22 de noviembre de 2002

La basura del Prestige y el humo de las responsabilidades
Está siendo ampliamente seguida en los medios desde la semana pasada, como parece lógico: aún existe la cordura. La magnitud y la trascendencia de la catástrofe ecológica del petrolero en las costas gallegas la convierten en un auténtico terremoto de conciencias que se acuestan un día soñando con la armonía de nuestro paraíso terrenal y se levantan ecologistas por necesidad. Estamos obligados a sacar el 'yo' verde de paseo cuando el riesgo nos da una bofetada cruda y pringosa en la cara más frágil de la aldea global. ¿Quién dijo que el ecologismo era una simple ensoñación idealista con unas dosis de catastrofismo? Llega el Prestige y le da la vuelta a todo: la preocupación por el medio ambiente es puro realismo, y es una necesidad que se le presenta a la sociedad ante el descontrol que las actividades potencialmente contaminantes pueden generar mientras nos lamentamos inútilmente.

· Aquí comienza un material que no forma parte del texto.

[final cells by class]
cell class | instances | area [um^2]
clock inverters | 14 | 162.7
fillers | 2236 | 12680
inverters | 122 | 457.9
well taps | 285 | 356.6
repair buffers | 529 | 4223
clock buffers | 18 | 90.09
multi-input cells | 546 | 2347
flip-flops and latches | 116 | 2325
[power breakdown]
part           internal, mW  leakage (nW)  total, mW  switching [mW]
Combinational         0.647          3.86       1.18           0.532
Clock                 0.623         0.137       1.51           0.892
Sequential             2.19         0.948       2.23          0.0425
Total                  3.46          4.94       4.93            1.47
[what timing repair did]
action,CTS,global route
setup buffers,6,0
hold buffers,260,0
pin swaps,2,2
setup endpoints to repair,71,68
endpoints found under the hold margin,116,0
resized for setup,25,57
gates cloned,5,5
[src/rtl/l2_mem_arbiter_pkg.sv]
// rtl/l2_mem_arbiter_pkg.sv - shared state encodings and widths for the L2 memory arbiter
package l2_mem_arbiter_pkg;

    localparam int LINE_W  = 128;
    localparam int LADDR_W = 28;

    typedef enum logic [1:0] {
        IDLE  = 2'd0,
        GNT_I = 2'd1,
        GNT_D = 2'd2
    } arb_state_e;

endpackage

[src/rtl/l2_mem_arbiter.sv]
// rtl/l2_mem_arbiter.sv - I/D L2 request arbiter onto one slow memory port (ARB_ROUND_ROBIN_EN selects round-robin, else D-side fixed priority)
module l2_mem_arbiter
    import l2_mem_arbiter_pkg::*;
(
    input  logic               clk,
    input  logic               proc_reset,
    input  logic               i_read,
    input  logic               i_write,
    input  logic [LADDR_W-1:0] i_addr,
    input  logic [LINE_W-1:0]  i_wdata,
    output logic [LINE_W-1:0]  i_rdata,
    output logic               i_ready,
    input  logic               d_read,
    input  logic               d_write,
    input  logic [LADDR_W-1:0] d_addr,
    input  logic [LINE_W-1:0]  d_wdata,
    output logic [LINE_W-1:0]  d_rdata,
    output logic               d_ready,
    output logic               mem_read,
    output logic               mem_write,
    output logic [LADDR_W-1:0] mem_addr,
    output logic [LINE_W-1:0]  mem_wdata,
    input  logic [LINE_W-1:0]  mem_rdata,
    input  logic               mem_ready,
    output logic               grant_d
);

    arb_state_e         state_q, state_d;
    logic               op_wr_q, op_wr_d;
    logic [LADDR_W-1:0] addr_q, addr_d;
    logic [LINE_W-1:0]  wdata_q, wdata_d;
    logic               i_pend, d_pend, pick_d;

    assign i_pend = i_read | i_write;
    assign d_pend = d_read | d_write;

`ifdef ARB_ROUND_ROBIN_EN
    // 1 when the D-side should win the next tie (it was not granted last)
    logic rr_d_next_q, rr_d_next_d;

    assign pick_d = d_pend & (~i_pend | rr_d_next_q);
`else
    assign pick_d = d_pend;
`endif

    // Next-state and capture: the winner's op/addr/wdata are latched only at grant time
    always_comb begin
        state_d = state_q;
        op_wr_d = op_wr_q;
        addr_d  = addr_q;
        wdata_d = wdata_q;
`ifdef ARB_ROUND_ROBIN_EN
        rr_d_next_d = rr_d_next_q;
`endif
        case (state_q)
            IDLE: begin
                if (i_pend | d_pend) begin
                    state_d = pick_d ? GNT_D : GNT_I;
                    // read+write together counts as a write
                    op_wr_d = pick_d ? d_write : i_write;
                    addr_d  = pick_d ? d_addr  : i_addr;
                    wdata_d = pick_d ? d_wdata : i_wdata;
`ifdef ARB_ROUND_ROBIN_EN
                    rr_d_next_d = ~pick_d;
`endif
                end
            end
            GNT_I, GNT_D: begin
                if (mem_ready) begin
                    state_d = IDLE;
                end
            end
            default: state_d = IDLE;
        endcase
    end

    // State and capture registers; reset abandons any transaction in flight
    always_ff @(posedge clk or posedge proc_reset) begin
        if (proc_reset) begin
            state_q <= IDLE;
            op_wr_q <= 1'b0;
            addr_q  <= '0;
            wdata_q <= '0;
`ifdef ARB_ROUND_ROBIN_EN
            rr_d_next_q <= 1'b0;
`endif
        end else begin
            state_q <= state_d;
            op_wr_q <= op_wr_d;
            addr_q  <= addr_d;
            wdata_q <= wdata_d;
`ifdef ARB_ROUND_ROBIN_EN
            rr_d_next_q <= rr_d_next_d;
`endif
        end
    end

    // Memory port and completion outputs driven purely from the captured transaction
    always_comb begin
        mem_read  = 1'b0;
        mem_write = 1'b0;
        i_ready   = 1'b0;
        d_ready   = 1'b0;
        grant_d   = 1'b0;
        if (state_q == GNT_I || state_q == GNT_D) begin
            mem_read  = ~op_wr_q;
            mem_write = op_wr_q;
        end
        if (state_q == GNT_I) begin
            i_ready = mem_ready;
        end
        if (state_q == GNT_D) begin
            d_ready = mem_ready;
            grant_d = 1'b1;
        end
    end

    assign mem_addr  = addr_q;
    assign mem_wdata = wdata_q;
    assign i_rdata   = mem_rdata;
    assign d_rdata   = mem_rdata;

endmodule
[config.mk]
export PLATFORM = sky130hd
export DESIGN_NAME = l2_mem_arbiter
export DESIGN_NICKNAME = d
export VERILOG_FILES = /design/src/rtl/l2_mem_arbiter_pkg.sv /design/src/rtl/l2_mem_arbiter.sv
export SDC_FILE = /design/constraint.sdc
export NUM_CORES = 1
export LEC_CHECK = 0
export CORE_AREA = 2 2 337 339
export CTS_CLUSTER_SIZE = 40
export DETAILED_ROUTE_END_ITERATION = 10
export DIE_AREA = 0 0 339 341
export SYNTH_ARGS = -nofsm -noshare
export SYNTH_HDL_FRONTEND = slang
export SYNTH_SLANG_ARGS = --single-unit
[constraint.sdc]
create_clock -name clk -period 7.1 [get_ports clk]
set_input_delay 1.42 -clock clk [delete_from_list [all_inputs] [get_ports clk]]
set_output_delay 1.42 -clock clk [all_outputs]
set_load 0.02 [all_outputs]
# == Yosys cells after proc, flatten, opt, wreduce, memory -nomap -nowiden ==
# Index checks and enable logic that the tools add are counted.
# totals
register_bits,159
out_inout_bits,417
word_cells,29
# classes
n_eq_ne,4
mux,12
bitwise,4
n_reduce_logical,5
# ops
op,n
128-bit 2-to-1 mux,1
28-bit 2-to-1 mux,1
1-bit 2-to-1 mux,6
2-bit 2-to-1 mux,3
2-bit inequality test (second input constant),2
2-bit one-hot mux with 2 select lines,1
2-bit AND reduction,2
1-bit OR,3
2-bit by 1-bit == test with 1-bit output (second input constant),1
2-bit == test (second input constant),1
2-bit logical NOT,1
2-bit OR reduction,1
1-bit logical OR,1
1-bit NOT,1

# == Depth between registers and ports, before layout ==
# depth
ltp_word,4
depth_mapped,8
depth_no_buf,5

# == Worst setup path after synthesis ==
# OpenSTA, ideal clock, no wires.
# synth_path
path_kind,input to output
from,in mem_ready
to,out i_ready
arrival_ps,1636
slack_ps,4044
path_stages,1
path_buffers,0
path_cell_list,and2_1
# synth_via
elab_chain_len,1
# synth_rtl
element,line,rtl
"start, declared",l2_mem_arbiter.sv:24,"input logic mem_ready,"
1-bit 2-to-1 mux,l2_mem_arbiter.sv:109,if (state_q == GNT_I) begin
"end, declared",l2_mem_arbiter.sv:12,"output logic i_ready,"
# Every way passes these cells.

# == Final worst setup path ==
# Same ends and word-level chain as after synthesis.

==> reports/metrics.csv <==
stage,metric,value,unit
power,P_sw,2529,µW
worst_setup_path,CP Capture Type,output port,
floorplanning,core area,111900,µm²
logic_synthesis,"EDFF count, synth",0,
power,Logic pwr share,53.2,%
logic_synthesis,Yosys top cell by area,dfrtp_1,
clock_tree,CTS Buf Count,17,
detailed_routing,antenna-violating nets left,0,
global_routing,gr usage total,8.319,%
logic_synthesis,top post-synthesis cells by area,"dfrtp_1, buf_4, mux2i_1, nand2_1, o21ai_1",
floorplanning,Initial Util,8.371,%
place,Final GP Congestion,0.7513,
worst_setup_path,crit-path leading delay family,buffers and inverters,
logic_synthesis,cell with the most instances after synthesis,buf_4,
worst_setup_path,Setup crit start kind,input pin,
clock_tree,"Reg clk slew, reported paths",0.07,ns
worst_setup_path,"Critical Path, Cell by Cell","clkdlybuf4s50_1, and2_1, clkdlybuf4s50_1",
floorplanning,io pins,864,
layout,filler cell count in the final layout,12760,
place,Port Buffers,479,
detailed_routing,DRC,0,
clock_tree,H-tree levels,4,
floorplanning,Rows,123,
floorplanning,die width,339,µm
logic_synthesis,Synth Flop Type,dfrtp_1,
timing,WHS,0.4854,ns
detailed_routing,vias,7135,
logic_synthesis,synth cell count leaders,"buf_4, dfrtp_1, nand2_1, mux2i_1, o21ai_1",
timing,worst slew pin tran,0.8972,ns
power,Pwr Density,389.3,nW/µm²
detailed_routing,DRT iter0 DRCs,196,
logic_synthesis,Post-Synth XOR/XNOR Area,0,%
logic_synthesis,Synth Area in Compound Gates,8.991,%
worst_setup_path,critical path type,input pin to output port,
logic_synthesis,mean area per synthesized cell,9.766,µm²
timing,Fmax,0.2373,GHz
timing,"Setup violations, final",0,
logic_synthesis,YS warnings,0,
global_routing,first-pass GRT wire length,63980,µm
global_routing,total grt overflow,0,
timing,period utilisation layout,59.35,%
logic_synthesis,"Net Count, Synth",1409,
timing,max-slew violation count,0,
run_status,status,finished clean,
timing,Fin. Hold Viols,0,
detailed_routing,Vias/cell,2.667,
clock_tree,Post-CTS Repair Setup Buffers,0,
clock_tree,# resized after CTS,0,
logic_synthesis,Syn Inst Count,959,
worst_setup_path,CP Max Fanout,3,
clock_tree,Clock Latency Late Sink,0.51,ns
clock_tree,CTS sink cnt,159,
power,VDD IR max,218.3,µV
logic_synthesis,post-synthesis register bit count,159,
global_routing,initial antenna violation count,3,
logic_synthesis,synthesized cell area,9365,µm²
clock_tree,CTS Buffer Depth,2,
clock_tree,hold buffers post-CTS,0,
power,Seq pwr share,29.1,%
job,max-cap viol count,0,
logic_synthesis,largest family of logic cells by synthesized area,buffers and inverters,
global_routing,vias in the first global route,7491,
timing,Rel. slew slack,40.18,%
layout,nets,1611,
logic_synthesis,adder-cell share of the synthesized area,0.4008,%
logic_synthesis,fraction of the mapped netlist area in simple logic gates,6.840,%
logic_synthesis,fraction of registers with async set/reset,100.0,%
worst_setup_path,"slowest stage delay, CP",0.63,ns
worst_setup_path,CP most frequent cell,clkdlybuf4s50_1,
logic_synthesis,"Seq/Total Area, Yosys",42.48,%
power,Static Leak,0.005351,µW
power,switch share,44.82,%
floorplanning,Die H,341,µm
floorplanning,Die Area,115600,µm²
global_routing,largest net degree at the start of global routing,141,
timing,setup tns final,0,ns
timing,RSZ-0062 raised after global routing,false,
timing,Tmin final,4.214,ns
layout,Area growth syn-to-layout,54.78,%
worst_setup_path,worst endpoint required time,5.68,ns
logic_synthesis,top cell type's share of synthesized area,42.48,%
detailed_routing,DR pass1 iterations,4,
detailed_routing,post-DR wirelength/cell,18.00,µm
worst_setup_path,slowest CP cell,clkdlybuf4s50_1,
worst_setup_path,crit path DAT,2.79,ns
logic_synthesis,synth unique cells,20,
logic_synthesis,mux contribution to synthesized area,16.67,%
power,clock power share,17.7,%
worst_setup_path,buffers plus inverters on the worst setup path,2,
clock_tree,clock root buffer,clkbuf_16,
layout,share of cells above drive strength 1,3.918,%
clock_tree,CTS tree,yes,
place,DP Wirelength,40360,µm
power,Internal,3114,µW
min_path,HP Class,flop to flop,
timing,clock skew,0.02058,ns
detailed_routing,drt total wl,48150,µm
<file path="config.mk">
export PLATFORM = sky130hd
export DESIGN_NAME = calc_input_sequencer
export DESIGN_NICKNAME = d
export VERILOG_FILES = /design/src/rtl/calc_input_sequencer.sv
export SDC_FILE = /design/constraint.sdc
export NUM_CORES = 1
export LEC_CHECK = 0
export CAP_MARGIN = 10
export CORE_UTILIZATION = 48
export DETAILED_ROUTE_END_ITERATION = 12
export PLACE_DENSITY_LB_ADDON = 0.15
export SYNTH_ARGS = -nofsm -noshare
export SYNTH_HDL_FRONTEND = slang
export SYNTH_SLANG_ARGS = --single-unit
</file>
<file path="constraint.sdc">
create_clock -name clk -period 5.2 [get_ports clk]
set_clock_uncertainty 0.2 [all_clocks]
set_input_delay 1.04 -clock clk [delete_from_list [all_inputs] [get_ports clk]]
set_output_delay 1.04 -clock clk [all_outputs]
set_load 0.03 [all_outputs]
</file>
<file path="src/rtl/calc_input_sequencer.sv">
// Operand/opcode entry sequencer for the switch-entry ALU calculator.
// Captures OpA, OpB and OpCode on Enter edges, steps back on Undo edges, and drives the display select.
module calc_input_sequencer #(
  parameter int WIDTH = 16,
  parameter int OPW   = 2
) (
  input  logic             clk,
  input  logic             reset_n,
  input  logic [WIDTH-1:0] DataIn,
  input  logic             Enter,
  input  logic             Undo,
  output logic [WIDTH-1:0] OpA,
  output logic [WIDTH-1:0] OpB,
  output logic [OPW-1:0]   OpCode,
  output logic             LoadOpA,
  output logic             LoadOpB,
  output logic             LoadOpCode,
  output logic             ToDisplaySel,
  output logic [2:0]       State
);

  localparam logic [2:0] WAIT_OPA    = 3'd0;
  localparam logic [2:0] LOAD_OPA    = 3'd1;
  localparam logic [2:0] WAIT_OPB    = 3'd2;
  localparam logic [2:0] LOAD_OPB    = 3'd3;
  localparam logic [2:0] WAIT_OP     = 3'd4;
  localparam logic [2:0] LOAD_OP     = 3'd5;
  localparam logic [2:0] SHOW_RESULT = 3'd6;

  logic       enter_q;
  logic       undo_q;
  logic       enter_edge;
  logic       undo_edge;
  logic       press;
  logic [2:0] state_nx;
  logic       cap_a;
  logic       cap_b;
  logic       cap_op;

  assign enter_edge = Enter & ~enter_q;
  assign undo_edge  = Undo & ~undo_q;
  // Undo has priority over Enter when both rise together.
  assign press      = enter_edge & ~undo_edge;

  assign cap_a  = (State == WAIT_OPA) & press;
  assign cap_b  = (State == WAIT_OPB) & press;
  assign cap_op = (State == WAIT_OP)  & press;

  always_comb begin
    state_nx = State;
    case (State)
      WAIT_OPA:    if (press) state_nx = LOAD_OPA;
      LOAD_OPA:    state_nx = WAIT_OPB;
      WAIT_OPB: begin
        if (undo_edge)  state_nx = WAIT_OPA;
        else if (press) state_nx = LOAD_OPB;
      end
      LOAD_OPB:    state_nx = WAIT_OP;
      WAIT_OP: begin
        if (undo_edge)  state_nx = WAIT_OPB;
        else if (press) state_nx = LOAD_OP;
      end
      LOAD_OP:     state_nx = SHOW_RESULT;
      SHOW_RESULT: begin
        if (undo_edge)  state_nx = WAIT_OP;
        else if (press) state_nx = WAIT_OPA;
      end
      default:     state_nx = WAIT_OPA;
    endcase
  end

  // Moore outputs are registered from the next state so they change with State, glitch-free.
  always_ff @(posedge clk or negedge reset_n) begin
    if (!reset_n) begin
      enter_q      <= 1'b1;
      undo_q       <= 1'b1;
      State        <= WAIT_OPA;
      OpA          <= '0;
      OpB          <= '0;
      OpCode       <= '0;
      LoadOpA      <= 1'b0;
      LoadOpB      <= 1'b0;
      LoadOpCode   <= 1'b0;
      ToDisplaySel <= 1'b0;
    end else begin
      enter_q      <= Enter;
      undo_q       <= Undo;
      State        <= state_nx;
      LoadOpA      <= (state_nx == LOAD_OPA);
      LoadOpB      <= (state_nx == LOAD_OPB);
      LoadOpCode   <= (state_nx == LOAD_OP);
      ToDisplaySel <= (state_nx == SHOW_RESULT);
      if (cap_a)  OpA    <= DataIn;
      if (cap_b)  OpB    <= DataIn;
      if (cap_op) OpCode <= DataIn[OPW-1:0];
    end
  end

endmodule

</file>
--- src/rtl/debounce_scan_ctrl.sv ---
// Shared-prescaler, time-multiplexed debouncer: one evaluator scans N channels per tick.
// Optional DEBOUNCE_SYNC_EN adds a 2-flop synchronizer per raw bit ahead of evaluation.
module debounce_scan_ctrl #(
  parameter int N          = 4,
  parameter int TICK_DIV   = 500000,
  parameter int STABLE_CNT = 4
) (
  input  logic         clk,
  input  logic         reset,
  input  logic         en,
  input  logic [N-1:0] raw,
  output logic [N-1:0] db_level,
  output logic [N-1:0] db_rise,
  output logic [N-1:0] db_fall,
  output logic         busy,
  output logic         dbg_state
);

  localparam int CW = (TICK_DIV > 1) ? $clog2(TICK_DIV) : 1;
  localparam int IW = (N > 1) ? $clog2(N) : 1;
  localparam logic [CW-1:0] LP_TICK_LAST   = CW'(TICK_DIV - 1);
  localparam logic [IW-1:0] LP_IDX_LAST    = IW'(N - 1);
  localparam logic [2:0]    LP_STABLE_LAST = 3'(STABLE_CNT - 1);

  typedef enum logic {
    S_IDLE = 1'b0,
    S_SCAN = 1'b1
  } state_t;

  state_t        r_state;
  logic [CW-1:0] r_div;
  logic [IW-1:0] r_idx;
  logic [N-1:0]  r_level;
  logic [N-1:0]  r_rise;
  logic [N-1:0]  r_fall;
  logic          r_busy;
  logic [2:0]    r_ch_cnt [N];

  logic [N-1:0]  w_raw;
  logic          w_tick;
  logic          w_raw_bit;
  logic          w_lvl_bit;
  logic [2:0]    w_cnt_cur;
  logic          w_expire;

`ifdef DEBOUNCE_SYNC_EN
  logic [N-1:0] r_sync1;
  logic [N-1:0] r_sync2;

  always_ff @(posedge clk) begin
    if (reset) begin
      r_sync1 <= '0;
      r_sync2 <= '0;
    end else begin
      r_sync1 <= raw;
      r_sync2 <= r_sync1;
    end
  end

  assign w_raw = r_sync2;
`else
  assign w_raw = raw;
`endif

  // Prescaler holds its count while en is low; it never clears on en.
  assign w_tick = en && (r_div == LP_TICK_LAST);

  always_ff @(posedge clk) begin
    if (reset) begin
      r_div <= '0;
    end else if (w_tick) begin
      r_div <= '0;
    end else if (en) begin
      r_div <= r_div + 1'b1;
    end
  end

  assign w_raw_bit = w_raw[r_idx];
  assign w_lvl_bit = r_level[r_idx];
  assign w_cnt_cur = r_ch_cnt[r_idx];
  assign w_expire  = (w_raw_bit != w_lvl_bit) && (w_cnt_cur == LP_STABLE_LAST);

  // Scan FSM and evaluator. Pulses default low every cycle so they last one clock.
  always_ff @(posedge clk) begin
    if (reset) begin
      r_state <= S_IDLE;
      r_idx   <= '0;
      r_busy  <= 1'b0;
      r_level <= '0;
      r_rise  <= '0;
      r_fall  <= '0;
      for (int i = 0; i < N; i++) begin
        r_ch_cnt[i] <= '0;
      end
    end else begin
      r_rise <= '0;
      r_fall <= '0;
      case (r_state)
        S_IDLE: begin
          if (w_tick) begin
            r_state <= S_SCAN;
            r_idx   <= '0;
            r_busy  <= 1'b1;
          end
        end
        S_SCAN: begin
          if (w_raw_bit == w_lvl_bit) begin
            r_ch_cnt[r_idx] <= '0;
          end else if (w_expire) begin
            r_ch_cnt[r_idx] <= '0;
            r_level[r_idx]  <= w_raw_bit;
            r_rise[r_idx]   <= w_raw_bit;
            r_fall[r_idx]   <= ~w_raw_bit;
          end else begin
            r_ch_cnt[r_idx] <= w_cnt_cur + 3'd1;
          end
          // A tick landing here is ignored; the scan always runs to the last channel.
          if (r_idx == LP_IDX_LAST) begin
            r_state <= S_IDLE;
            r_busy  <= 1'b0;
          end else begin
            r_idx <= r_idx + 1'b1;
          end
        end
        default: begin
          r_state <= S_IDLE;
          r_busy  <= 1'b0;
        end
      endcase
    end
  end

  assign db_level  = r_level;
  assign db_rise   = r_rise;
  assign db_fall   = r_fall;
  assign busy      = r_busy;
  assign dbg_state = r_state;

endmodule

Los efectos de la marea negra y el fuel descargado por el petrolero hundido incidirán tan gravemente en la costa y la economía de Galicia que se agradece contemplar hasta qué punto está llegando el nivel de indignación colectiva: servirá para concienciarnos de la necesidad de la prevención de futuros dramas ecológicos. Futuros y presentes, pues la desidia de la Administración pública a la hora de plantearse la reparación de los daños en el medio ambiente es proverbial. La torpeza y la incompetencia en momentos cruciales, como parece que se le puede achacar ahora al Gobierno central, también son lamentables. No hace más que repetirse ese principio tan esplendoroso, y a la vez tan pervertido por la realidad, de 'quien contamina paga'. Al final las tretas jurídico-financieras terminan por librar a los culpables del pago por los daños causados: tenemos mil ejemplos.

Si las responsabilidades se diluyen como el petróleo del Prestige en un mar de impunidad, el medio ambiente no sólo seguirá estando en constante peligro, sino que también tendremos que acostumbrarnos a la inseguridad que los desaprensivos colocan sobre nuestro propio patrimonio: la costa donde se ganan la vida miles de pescadores, el estado del mar que hay que conservar para las próximas generaciones y la riqueza natural que la contaminación hurta a toda la ciudadanía. Manuel Rivas pone -en Balada maldita en las playas del Oeste- junto a la desgracia del fuel en la orilla, un punto de lucidez: «El mar, aquí, sigue siendo la mejor empresa. La más generosa. La más fiel. La más paciente, en un mundo de impaciencia depredadora, de banderas de conveniencia y paraísos fiscales, donde se impone el lema de Nada a largo plazo».